FOR IMMEDIATE RELEASE
February 13, 2006
MAYOR BLOOMBERG AND CHANCELLOR KLEIN - JOINED BY SPEAKER QUINN, CHAIRMAN JACKSON AND UFT PRESIDENT WEINGARTEN - URGE NEW YORKERS TO DEMAND FAIR SHARE OF EDUCATION CAPITAL AID FROM ALBANY, OR 21 SCHOOL CONSTRUCTION PROJECTS WILL STOP THIS YEAR
21 New School Construction Projects Encompassing 15,000 Classroom Seats Will Stop Without Action From State This Year
68 More School Buildings At Risk In Coming Years Costing Another 38,000 Seats
Student Classrooms, Science Labs, Arts Facilities, Libraries, Gymnasiums, and Playgrounds Will Also be Halted
Mayor Michael R. Bloomberg joined by City Council Speaker Christine Quinn, City Council Education Chair Robert Jackson and United Federation of Teachers President Randi Weingarten and Schools Chancellor Joel I. Klein revealed the 21 new school construction projects, encompassing nearly 15,000 classroom seats and other renovations, that are now in jeopardy of not being completed because of the State's continued refusal to adequately fund the Department of Education's (DOE ) capital projects under the court-mandated Campaign for Fiscal Equity (CFE).
In addition, another 68 school buildings currently being planned are at risk in coming years. These schools would provide an additional 38,000 seats.

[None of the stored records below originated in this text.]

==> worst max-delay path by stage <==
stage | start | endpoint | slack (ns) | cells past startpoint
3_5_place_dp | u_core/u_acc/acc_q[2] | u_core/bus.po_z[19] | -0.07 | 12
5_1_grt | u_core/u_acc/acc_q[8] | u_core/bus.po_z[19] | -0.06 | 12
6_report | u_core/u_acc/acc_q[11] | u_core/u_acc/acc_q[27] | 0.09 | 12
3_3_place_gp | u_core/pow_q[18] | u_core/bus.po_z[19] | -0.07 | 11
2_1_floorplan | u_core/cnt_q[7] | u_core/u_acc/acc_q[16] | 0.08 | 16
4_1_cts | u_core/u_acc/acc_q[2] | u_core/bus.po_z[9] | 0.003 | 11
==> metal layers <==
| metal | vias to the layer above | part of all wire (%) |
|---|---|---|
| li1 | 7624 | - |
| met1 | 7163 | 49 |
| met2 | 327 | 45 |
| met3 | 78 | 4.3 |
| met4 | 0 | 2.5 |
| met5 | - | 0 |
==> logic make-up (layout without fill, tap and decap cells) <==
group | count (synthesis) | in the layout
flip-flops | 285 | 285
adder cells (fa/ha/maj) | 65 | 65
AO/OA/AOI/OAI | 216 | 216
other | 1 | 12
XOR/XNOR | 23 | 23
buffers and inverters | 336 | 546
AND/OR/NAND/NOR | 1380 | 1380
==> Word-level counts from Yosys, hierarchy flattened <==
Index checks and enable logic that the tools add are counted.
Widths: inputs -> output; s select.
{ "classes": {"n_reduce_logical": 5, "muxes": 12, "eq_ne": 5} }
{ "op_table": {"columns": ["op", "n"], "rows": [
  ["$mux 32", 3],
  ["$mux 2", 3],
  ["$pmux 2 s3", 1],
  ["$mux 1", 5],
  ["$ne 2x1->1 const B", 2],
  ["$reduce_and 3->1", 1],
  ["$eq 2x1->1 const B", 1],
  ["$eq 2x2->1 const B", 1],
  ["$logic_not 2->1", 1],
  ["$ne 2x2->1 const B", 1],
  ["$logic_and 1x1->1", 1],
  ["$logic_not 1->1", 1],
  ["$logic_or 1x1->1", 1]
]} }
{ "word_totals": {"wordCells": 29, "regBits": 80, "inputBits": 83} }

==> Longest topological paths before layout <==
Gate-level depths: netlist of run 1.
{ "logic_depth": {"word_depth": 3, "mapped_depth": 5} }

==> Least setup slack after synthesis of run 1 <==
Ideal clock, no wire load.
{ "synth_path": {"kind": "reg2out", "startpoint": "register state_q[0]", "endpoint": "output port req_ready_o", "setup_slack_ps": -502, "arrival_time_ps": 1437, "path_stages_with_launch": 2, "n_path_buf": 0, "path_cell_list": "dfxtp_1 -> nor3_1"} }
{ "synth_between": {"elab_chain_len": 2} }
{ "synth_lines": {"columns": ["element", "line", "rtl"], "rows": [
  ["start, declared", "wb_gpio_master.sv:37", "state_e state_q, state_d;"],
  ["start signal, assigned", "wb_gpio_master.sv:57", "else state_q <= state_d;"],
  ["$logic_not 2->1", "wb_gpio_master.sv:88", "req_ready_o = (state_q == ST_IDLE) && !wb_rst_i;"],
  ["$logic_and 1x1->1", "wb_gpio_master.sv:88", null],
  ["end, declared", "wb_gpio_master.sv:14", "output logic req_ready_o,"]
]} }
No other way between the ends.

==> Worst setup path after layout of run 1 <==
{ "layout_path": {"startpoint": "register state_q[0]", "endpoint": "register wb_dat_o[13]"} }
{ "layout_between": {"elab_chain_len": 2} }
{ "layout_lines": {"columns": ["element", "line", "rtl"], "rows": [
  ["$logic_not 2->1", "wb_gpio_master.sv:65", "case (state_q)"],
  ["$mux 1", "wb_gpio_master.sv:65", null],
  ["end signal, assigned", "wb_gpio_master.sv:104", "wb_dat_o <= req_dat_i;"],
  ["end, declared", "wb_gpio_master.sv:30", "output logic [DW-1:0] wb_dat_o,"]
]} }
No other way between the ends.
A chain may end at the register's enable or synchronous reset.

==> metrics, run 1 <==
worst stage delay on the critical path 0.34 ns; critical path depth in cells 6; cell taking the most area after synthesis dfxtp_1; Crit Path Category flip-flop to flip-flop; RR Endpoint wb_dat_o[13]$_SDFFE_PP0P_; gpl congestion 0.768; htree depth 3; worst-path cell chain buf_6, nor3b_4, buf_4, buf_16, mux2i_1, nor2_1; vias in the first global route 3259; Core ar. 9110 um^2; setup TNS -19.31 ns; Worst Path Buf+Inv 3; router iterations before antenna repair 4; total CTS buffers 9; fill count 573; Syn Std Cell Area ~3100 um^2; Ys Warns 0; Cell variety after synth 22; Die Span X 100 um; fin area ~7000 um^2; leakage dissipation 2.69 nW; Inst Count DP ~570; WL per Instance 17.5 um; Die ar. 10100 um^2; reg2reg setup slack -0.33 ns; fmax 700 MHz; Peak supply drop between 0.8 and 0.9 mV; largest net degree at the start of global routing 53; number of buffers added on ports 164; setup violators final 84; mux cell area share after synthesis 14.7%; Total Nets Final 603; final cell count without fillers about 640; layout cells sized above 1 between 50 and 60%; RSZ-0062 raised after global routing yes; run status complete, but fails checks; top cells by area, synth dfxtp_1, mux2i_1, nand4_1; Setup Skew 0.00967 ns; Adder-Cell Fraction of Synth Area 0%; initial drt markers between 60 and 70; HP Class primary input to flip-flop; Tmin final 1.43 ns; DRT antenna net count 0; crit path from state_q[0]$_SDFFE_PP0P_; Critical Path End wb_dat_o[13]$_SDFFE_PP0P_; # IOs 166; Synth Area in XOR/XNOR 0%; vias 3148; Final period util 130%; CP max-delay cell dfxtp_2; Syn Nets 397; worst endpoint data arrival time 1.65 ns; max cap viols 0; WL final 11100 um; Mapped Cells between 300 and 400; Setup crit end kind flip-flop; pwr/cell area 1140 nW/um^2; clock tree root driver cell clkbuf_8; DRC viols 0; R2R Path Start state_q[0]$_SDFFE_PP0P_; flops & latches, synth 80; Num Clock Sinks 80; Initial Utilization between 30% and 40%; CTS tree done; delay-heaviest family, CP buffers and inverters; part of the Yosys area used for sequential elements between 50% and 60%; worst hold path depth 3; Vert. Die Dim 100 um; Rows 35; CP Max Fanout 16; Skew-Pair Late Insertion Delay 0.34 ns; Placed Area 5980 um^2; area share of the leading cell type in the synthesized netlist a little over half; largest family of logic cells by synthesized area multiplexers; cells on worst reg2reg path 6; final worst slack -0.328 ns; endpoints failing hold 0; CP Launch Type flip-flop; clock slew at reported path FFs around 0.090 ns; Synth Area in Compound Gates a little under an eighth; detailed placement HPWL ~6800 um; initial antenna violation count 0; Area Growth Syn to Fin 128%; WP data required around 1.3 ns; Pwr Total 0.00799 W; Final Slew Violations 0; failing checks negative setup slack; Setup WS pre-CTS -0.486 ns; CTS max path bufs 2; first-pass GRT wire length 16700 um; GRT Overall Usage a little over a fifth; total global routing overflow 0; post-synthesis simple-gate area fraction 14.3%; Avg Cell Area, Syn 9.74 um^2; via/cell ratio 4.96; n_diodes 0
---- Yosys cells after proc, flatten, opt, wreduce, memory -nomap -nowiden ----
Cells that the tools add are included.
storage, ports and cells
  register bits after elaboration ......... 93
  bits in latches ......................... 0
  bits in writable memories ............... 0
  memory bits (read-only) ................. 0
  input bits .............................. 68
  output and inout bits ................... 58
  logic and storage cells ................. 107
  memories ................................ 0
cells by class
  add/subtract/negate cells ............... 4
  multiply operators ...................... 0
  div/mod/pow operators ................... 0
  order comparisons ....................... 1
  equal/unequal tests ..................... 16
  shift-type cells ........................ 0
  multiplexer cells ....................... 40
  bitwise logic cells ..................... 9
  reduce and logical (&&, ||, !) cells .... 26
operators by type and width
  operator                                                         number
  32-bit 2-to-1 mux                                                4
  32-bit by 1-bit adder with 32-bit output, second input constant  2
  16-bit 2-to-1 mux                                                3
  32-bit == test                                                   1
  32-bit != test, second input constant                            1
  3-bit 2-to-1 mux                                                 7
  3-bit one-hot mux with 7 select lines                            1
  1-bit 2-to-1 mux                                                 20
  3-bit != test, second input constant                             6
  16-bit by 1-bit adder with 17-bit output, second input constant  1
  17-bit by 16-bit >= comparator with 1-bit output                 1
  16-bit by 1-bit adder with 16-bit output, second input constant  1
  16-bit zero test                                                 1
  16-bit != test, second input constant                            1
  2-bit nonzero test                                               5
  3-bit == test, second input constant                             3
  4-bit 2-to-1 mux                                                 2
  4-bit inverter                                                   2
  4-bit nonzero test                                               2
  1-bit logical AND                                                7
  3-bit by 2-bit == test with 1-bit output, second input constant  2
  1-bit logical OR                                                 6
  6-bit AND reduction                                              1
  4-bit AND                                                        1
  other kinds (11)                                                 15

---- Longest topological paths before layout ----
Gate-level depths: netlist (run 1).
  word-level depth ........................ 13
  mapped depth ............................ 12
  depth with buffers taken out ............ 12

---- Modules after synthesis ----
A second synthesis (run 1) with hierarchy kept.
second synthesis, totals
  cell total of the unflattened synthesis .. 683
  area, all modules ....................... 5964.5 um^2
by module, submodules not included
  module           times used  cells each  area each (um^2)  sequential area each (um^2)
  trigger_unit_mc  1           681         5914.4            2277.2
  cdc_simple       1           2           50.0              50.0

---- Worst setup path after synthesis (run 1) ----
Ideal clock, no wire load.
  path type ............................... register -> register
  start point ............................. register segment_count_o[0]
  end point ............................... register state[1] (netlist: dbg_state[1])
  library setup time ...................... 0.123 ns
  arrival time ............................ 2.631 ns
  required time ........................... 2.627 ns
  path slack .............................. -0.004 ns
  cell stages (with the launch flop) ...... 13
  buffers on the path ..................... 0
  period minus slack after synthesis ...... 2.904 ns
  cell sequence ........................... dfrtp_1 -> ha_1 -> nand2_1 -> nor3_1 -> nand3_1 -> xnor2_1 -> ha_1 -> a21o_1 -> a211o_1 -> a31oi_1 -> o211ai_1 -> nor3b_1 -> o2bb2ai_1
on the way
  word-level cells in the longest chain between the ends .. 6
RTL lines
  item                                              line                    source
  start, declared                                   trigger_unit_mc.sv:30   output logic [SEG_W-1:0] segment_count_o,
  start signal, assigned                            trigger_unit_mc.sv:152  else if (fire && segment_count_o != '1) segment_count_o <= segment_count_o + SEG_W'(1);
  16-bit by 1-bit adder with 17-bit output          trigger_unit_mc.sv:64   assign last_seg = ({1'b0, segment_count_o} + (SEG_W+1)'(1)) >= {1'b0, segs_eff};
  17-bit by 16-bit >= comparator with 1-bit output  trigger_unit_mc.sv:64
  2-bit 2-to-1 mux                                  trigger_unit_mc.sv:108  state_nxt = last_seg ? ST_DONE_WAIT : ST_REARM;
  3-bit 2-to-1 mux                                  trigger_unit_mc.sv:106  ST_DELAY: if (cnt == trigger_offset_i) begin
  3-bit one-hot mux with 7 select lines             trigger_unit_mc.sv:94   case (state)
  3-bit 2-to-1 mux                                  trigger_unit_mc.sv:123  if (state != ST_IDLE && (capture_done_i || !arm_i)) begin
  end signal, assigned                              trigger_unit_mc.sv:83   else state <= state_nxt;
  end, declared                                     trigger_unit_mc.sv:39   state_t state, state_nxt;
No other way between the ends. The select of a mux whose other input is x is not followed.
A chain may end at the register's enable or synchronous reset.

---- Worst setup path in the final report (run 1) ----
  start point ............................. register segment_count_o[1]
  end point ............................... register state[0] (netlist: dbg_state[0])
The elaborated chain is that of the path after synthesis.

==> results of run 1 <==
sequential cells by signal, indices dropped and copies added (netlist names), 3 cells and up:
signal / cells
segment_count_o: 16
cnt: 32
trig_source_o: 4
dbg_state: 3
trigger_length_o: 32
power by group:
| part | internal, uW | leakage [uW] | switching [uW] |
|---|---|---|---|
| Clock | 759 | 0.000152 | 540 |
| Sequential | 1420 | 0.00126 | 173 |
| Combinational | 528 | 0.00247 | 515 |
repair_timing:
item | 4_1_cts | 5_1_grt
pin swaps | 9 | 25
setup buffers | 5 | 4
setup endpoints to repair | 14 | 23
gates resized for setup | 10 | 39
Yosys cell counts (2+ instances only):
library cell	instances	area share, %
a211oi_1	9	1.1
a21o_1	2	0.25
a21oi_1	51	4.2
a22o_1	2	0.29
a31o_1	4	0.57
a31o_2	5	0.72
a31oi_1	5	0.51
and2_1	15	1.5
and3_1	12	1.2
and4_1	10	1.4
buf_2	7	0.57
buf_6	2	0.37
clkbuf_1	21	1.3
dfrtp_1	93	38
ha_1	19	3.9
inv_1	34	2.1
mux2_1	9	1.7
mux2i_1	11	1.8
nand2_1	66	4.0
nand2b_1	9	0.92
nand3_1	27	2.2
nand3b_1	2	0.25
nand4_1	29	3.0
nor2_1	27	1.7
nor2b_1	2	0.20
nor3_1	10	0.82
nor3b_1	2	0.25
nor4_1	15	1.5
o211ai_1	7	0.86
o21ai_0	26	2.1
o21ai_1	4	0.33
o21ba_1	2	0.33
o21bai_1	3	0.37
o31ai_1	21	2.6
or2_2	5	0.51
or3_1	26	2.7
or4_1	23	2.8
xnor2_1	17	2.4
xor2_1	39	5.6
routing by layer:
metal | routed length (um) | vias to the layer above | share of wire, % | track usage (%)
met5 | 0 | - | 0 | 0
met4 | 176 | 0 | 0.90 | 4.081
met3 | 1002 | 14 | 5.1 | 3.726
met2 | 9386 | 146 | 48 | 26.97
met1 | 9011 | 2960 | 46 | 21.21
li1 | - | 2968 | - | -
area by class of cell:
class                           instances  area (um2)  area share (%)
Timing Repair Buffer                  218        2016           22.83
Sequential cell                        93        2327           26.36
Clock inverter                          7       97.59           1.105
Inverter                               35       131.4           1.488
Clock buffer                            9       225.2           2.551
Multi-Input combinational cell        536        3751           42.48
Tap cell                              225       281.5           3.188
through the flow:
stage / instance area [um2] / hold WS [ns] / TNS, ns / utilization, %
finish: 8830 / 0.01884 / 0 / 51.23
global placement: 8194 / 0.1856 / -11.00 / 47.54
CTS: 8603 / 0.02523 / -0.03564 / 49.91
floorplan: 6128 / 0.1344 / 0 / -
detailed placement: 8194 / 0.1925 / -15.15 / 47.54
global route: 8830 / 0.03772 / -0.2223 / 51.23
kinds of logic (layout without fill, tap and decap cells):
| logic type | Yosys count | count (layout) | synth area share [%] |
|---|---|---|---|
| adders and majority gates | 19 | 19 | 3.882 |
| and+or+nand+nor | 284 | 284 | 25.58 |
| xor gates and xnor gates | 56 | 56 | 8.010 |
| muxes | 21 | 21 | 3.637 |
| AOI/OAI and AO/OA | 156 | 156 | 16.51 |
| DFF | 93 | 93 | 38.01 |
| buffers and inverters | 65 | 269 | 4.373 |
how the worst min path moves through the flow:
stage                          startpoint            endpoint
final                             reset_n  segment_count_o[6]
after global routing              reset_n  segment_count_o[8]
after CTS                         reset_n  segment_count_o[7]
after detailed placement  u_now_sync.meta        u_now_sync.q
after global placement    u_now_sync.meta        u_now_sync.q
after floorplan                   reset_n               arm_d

The Mayor, the Chancellor, the Speaker, the Chairman, and the UFT President urged New Yorkers to call their elected State Officials and demanded that the State provide the school construction funding owed to New York City under the Campaign for Fiscal Equity (CFE) Lawsuit.
Under the CFE, New York State owes New York City billions of dollars for capital construction. In the previous fiscal year, because no provision for DOE capital funding was made in the State Executive Budget, the City advanced $1.3 billion to complete construction projects that the State must fund. Governor's Executive Budget released this past January again did not include provisions for funding the DOE's Capital Plan. As a result, this year's DOE capital budget is short $1.8 billion - putting new school buildings, science labs, libraries, arts facilities, gymnasiums and playgrounds in jeopardy.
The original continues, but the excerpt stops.